The idea of the final project part before Milestone 1 is to create an interface-implementation separation. Why?

  • we have been mis-using TimeSeries with its list based implementation as a base class.
  • we'd like to handle list based time series, numpy-array based time series, and even simulated and streaming time series through a common interface.

So let us get to it! Take a look at the inheritance diagram below.

Part 1: Create a TimeSeriesInterface ABC

This should be a well documented ABC which defines a set of common methods that might be used both in sized-container based time series as well as stream based and simulated time series (for e.g. the time series range(1000) or that represented by successive (to infinity) fibonaccis).

I'll let you decide what methods ought to go into this ABC and what dont, but can tell you that the constructor is not part of the interface, and that the way to think about this is: that for example, __iter__ makes sense both for containers and iterables, but that values only makes sense for containers. Or in other words, iterators make sense here, but not containers.

So the way to think about it is: which methods you defined in the last installation of the project so far ought to be hoisted into the common interface?

Part 2: Create a SizedContainerTimeSeriesInterface ABC

This is also an ABC, but its one that inherits from the TimeSeriesInterface ABC.

This ABC now adds in the methods you left out in the TimeSeriesInterface which pertain to its "containerness": the notions of indexing, length, and returning arrays in addition to iterators

Part 3: Reparent your existing classes

So now the existing TimeSeries and ArrayTimeSeries must be reparented. Note that some methods in ArrayTimeSeries might have been inherited from Timeseries. Some of this code may have to be defined in one of the above ABC's (its perfectly fine for ABCs to not have all methods @abstractmethoded)

Make sure that all tests you had working earlier still work. These tests will ensure that this refactoring effort on your part does not break anything.

Note that you'll have different constructors here: thats ok. The constructors are not (yet) part of any common interface.

Part 4: Define a StreamTimeSeriesInterface and a SimulatedTimeSeries class that inherits from it.

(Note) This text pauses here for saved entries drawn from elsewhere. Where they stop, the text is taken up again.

[src/rtl/npu_synchronization_defines.sv]
// rtl/npu_synchronization_defines.sv - shared sync-core message types and constants
//
// Purpose: types exchanged between the network interface and the sync-core
//          pipeline stages, plus the width of the optional arbiter
//          performance counters.
// Ports:   none (package).
package npu_synchronization_defines;

  localparam int BARRIER_W       = 8;
  localparam int CNT_BARRIER_W   = 8;
  localparam int TILE_W          = 8;
  localparam int SYNC_ARB_PERF_W = 32;

  typedef logic [BARRIER_W-1:0]     barrier_t;
  typedef logic [CNT_BARRIER_W-1:0] cnt_barrier_t;

  typedef struct packed {
    barrier_t          id_barrier;
    cnt_barrier_t      cnt_setted;
    logic [TILE_W-1:0] id_tile_src;
  } sync_account_message_t;

  // Two accounts conflict when they update the same barrier.
  function automatic logic same_barrier(input sync_account_message_t a,
                                        input sync_account_message_t b);
    return a.id_barrier == b.id_barrier;
  endfunction

endpackage

[src/rtl/sync_account_fifo.sv]
// rtl/sync_account_fifo.sv - per-channel account message FIFO
//
// Purpose: small synchronous FIFO holding account messages of one channel.
// Ports:
//   clk_i, rst_ni     clock, asynchronous active-low reset (empties the FIFO)
//   push_i, data_i    write request and message (ignored when full)
//   pop_i             read request (ignored when empty)
//   full_o, empty_o   status from the registered pointers only
//   head_o            oldest entry, meaningful when !empty_o
module sync_account_fifo
  import npu_synchronization_defines::*;
#(
  parameter int FIFO_DEPTH = 4
) (
  input  logic                  clk_i,
  input  logic                  rst_ni,
  input  logic                  push_i,
  input  sync_account_message_t data_i,
  input  logic                  pop_i,
  output logic                  full_o,
  output logic                  empty_o,
  output sync_account_message_t head_o
);

  localparam int AW = $clog2(FIFO_DEPTH);

  // One extra pointer bit separates full from empty when the indices match.
  logic [AW:0] wr_ptr_q, wr_ptr_d;
  logic [AW:0] rd_ptr_q, rd_ptr_d;
  logic        do_push, do_pop;

  sync_account_message_t mem_q [FIFO_DEPTH];

  assign full_o  = (wr_ptr_q[AW] != rd_ptr_q[AW]) && (wr_ptr_q[AW-1:0] == rd_ptr_q[AW-1:0]);
  assign empty_o = (wr_ptr_q == rd_ptr_q);
  assign head_o  = mem_q[rd_ptr_q[AW-1:0]];

  assign do_push  = push_i && !full_o;
  assign do_pop   = pop_i && !empty_o;
  assign wr_ptr_d = wr_ptr_q + (AW+1)'(do_push);
  assign rd_ptr_d = rd_ptr_q + (AW+1)'(do_pop);

  always_ff @(posedge clk_i or negedge rst_ni) begin
    if (!rst_ni) begin
      wr_ptr_q <= '0;
      rd_ptr_q <= '0;
    end else begin
      wr_ptr_q <= wr_ptr_d;
      rd_ptr_q <= rd_ptr_d;
    end
  end

  // Storage needs no reset: the pointers define which entries are live.
  always_ff @(posedge clk_i) begin
    if (do_push) begin
      mem_q[wr_ptr_q[AW-1:0]] <= data_i;
    end
  end

endmodule
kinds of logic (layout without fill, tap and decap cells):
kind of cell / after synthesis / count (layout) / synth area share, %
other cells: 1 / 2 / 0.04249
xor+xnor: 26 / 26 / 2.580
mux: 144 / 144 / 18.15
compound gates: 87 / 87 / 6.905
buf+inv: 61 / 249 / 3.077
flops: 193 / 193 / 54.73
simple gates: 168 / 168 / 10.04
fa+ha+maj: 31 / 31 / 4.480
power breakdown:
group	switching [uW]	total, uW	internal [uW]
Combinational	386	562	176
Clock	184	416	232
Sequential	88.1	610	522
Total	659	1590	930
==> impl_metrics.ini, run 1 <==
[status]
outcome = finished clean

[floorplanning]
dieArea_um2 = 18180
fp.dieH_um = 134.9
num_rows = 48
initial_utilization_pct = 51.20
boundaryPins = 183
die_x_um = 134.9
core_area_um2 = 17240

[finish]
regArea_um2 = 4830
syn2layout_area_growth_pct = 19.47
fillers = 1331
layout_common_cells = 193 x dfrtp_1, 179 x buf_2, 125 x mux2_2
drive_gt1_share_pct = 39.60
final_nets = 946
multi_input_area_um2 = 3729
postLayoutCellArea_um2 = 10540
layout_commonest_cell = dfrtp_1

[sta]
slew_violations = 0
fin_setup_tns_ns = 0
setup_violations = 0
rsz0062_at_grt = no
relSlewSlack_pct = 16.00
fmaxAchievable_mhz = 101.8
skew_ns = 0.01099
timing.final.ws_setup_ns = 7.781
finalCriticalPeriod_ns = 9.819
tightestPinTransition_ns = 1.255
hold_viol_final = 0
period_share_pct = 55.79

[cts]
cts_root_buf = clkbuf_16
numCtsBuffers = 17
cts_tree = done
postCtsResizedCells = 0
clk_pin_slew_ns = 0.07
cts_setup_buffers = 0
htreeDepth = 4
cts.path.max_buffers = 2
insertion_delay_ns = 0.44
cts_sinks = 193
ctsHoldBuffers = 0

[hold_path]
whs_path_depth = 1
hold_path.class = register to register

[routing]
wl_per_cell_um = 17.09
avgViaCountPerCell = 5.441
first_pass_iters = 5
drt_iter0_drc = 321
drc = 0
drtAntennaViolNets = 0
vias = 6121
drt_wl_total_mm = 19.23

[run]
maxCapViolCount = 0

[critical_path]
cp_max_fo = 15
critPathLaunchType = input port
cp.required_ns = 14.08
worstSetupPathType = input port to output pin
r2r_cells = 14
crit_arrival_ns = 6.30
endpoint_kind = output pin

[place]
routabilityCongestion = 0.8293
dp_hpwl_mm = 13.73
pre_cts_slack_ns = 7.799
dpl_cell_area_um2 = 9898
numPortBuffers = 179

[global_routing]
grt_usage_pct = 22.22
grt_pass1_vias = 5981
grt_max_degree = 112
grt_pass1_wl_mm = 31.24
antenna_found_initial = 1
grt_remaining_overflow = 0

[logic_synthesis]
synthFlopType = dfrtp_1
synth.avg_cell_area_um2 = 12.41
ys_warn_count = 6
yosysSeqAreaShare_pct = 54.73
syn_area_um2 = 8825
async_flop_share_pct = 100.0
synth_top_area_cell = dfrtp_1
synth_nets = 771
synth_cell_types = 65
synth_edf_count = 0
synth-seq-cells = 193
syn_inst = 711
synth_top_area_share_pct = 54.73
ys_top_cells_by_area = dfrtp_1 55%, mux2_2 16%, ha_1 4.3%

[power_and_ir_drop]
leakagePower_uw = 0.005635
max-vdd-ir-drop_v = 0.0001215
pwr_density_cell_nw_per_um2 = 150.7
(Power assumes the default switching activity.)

Ok, so now its time to handle those time-series which dont have an underlying array (or more generally, storage). At least two types of time series fall into this category:

  1. those that have a generating process behind them: these are infinite and inherently lazy. You dont compute more of them until you need that part.
  2. time series that come in from a continuous stream: for example a time series coming in from a web-server log or a set of events on some Internet-of-things device in your infrastructure. (eventually you might save these in a database but you want to operate on these first)

To handle these cases, we'll add a single additional abstract (generator) method to the StreamTimeSeriesInterface:

    def produce(self, chunk=1):
        pass

which produces a chunk sized bunch of new elements into the timeseries whenever it is called (document it).

Now create a SimulatedTimeSeries class which has a constructor that takes a generator as an argument, starts it, and perhaps primes it. (or uses a boolean to keep track of the priming)

An example of such a generator would be make_data from hw6.

The subtlety here is that the produce method can handle data in chunks, so to implement this class properly, the instance variable used by the constructor that saves the called generator function can be used inside produce to advance by chunk nexts.

Indeed you could use make_data to test your code.

EXTRA CREDIT Part 5: Mean and Standard Deviation

Add mean and std method interfaces at the appropriate places in the hierarchy. These methods should return floating point numbers. (an optional chunk argument is needed in some cases) Also add an online_mean and online_std for StreamTimeSeriesInterface time-series, which themselves return the appropriate time-series. These "online" methods should return new SimulatedTimeSeries of the appropriate type, and when produce is called on them, should produce chunk means and standard deviations, starting from the current state of the time series. (notice that this will be the meaning of mean and std with non default chunk as well: ie, the last chunk observations' statistic )

Put this code into your project repo.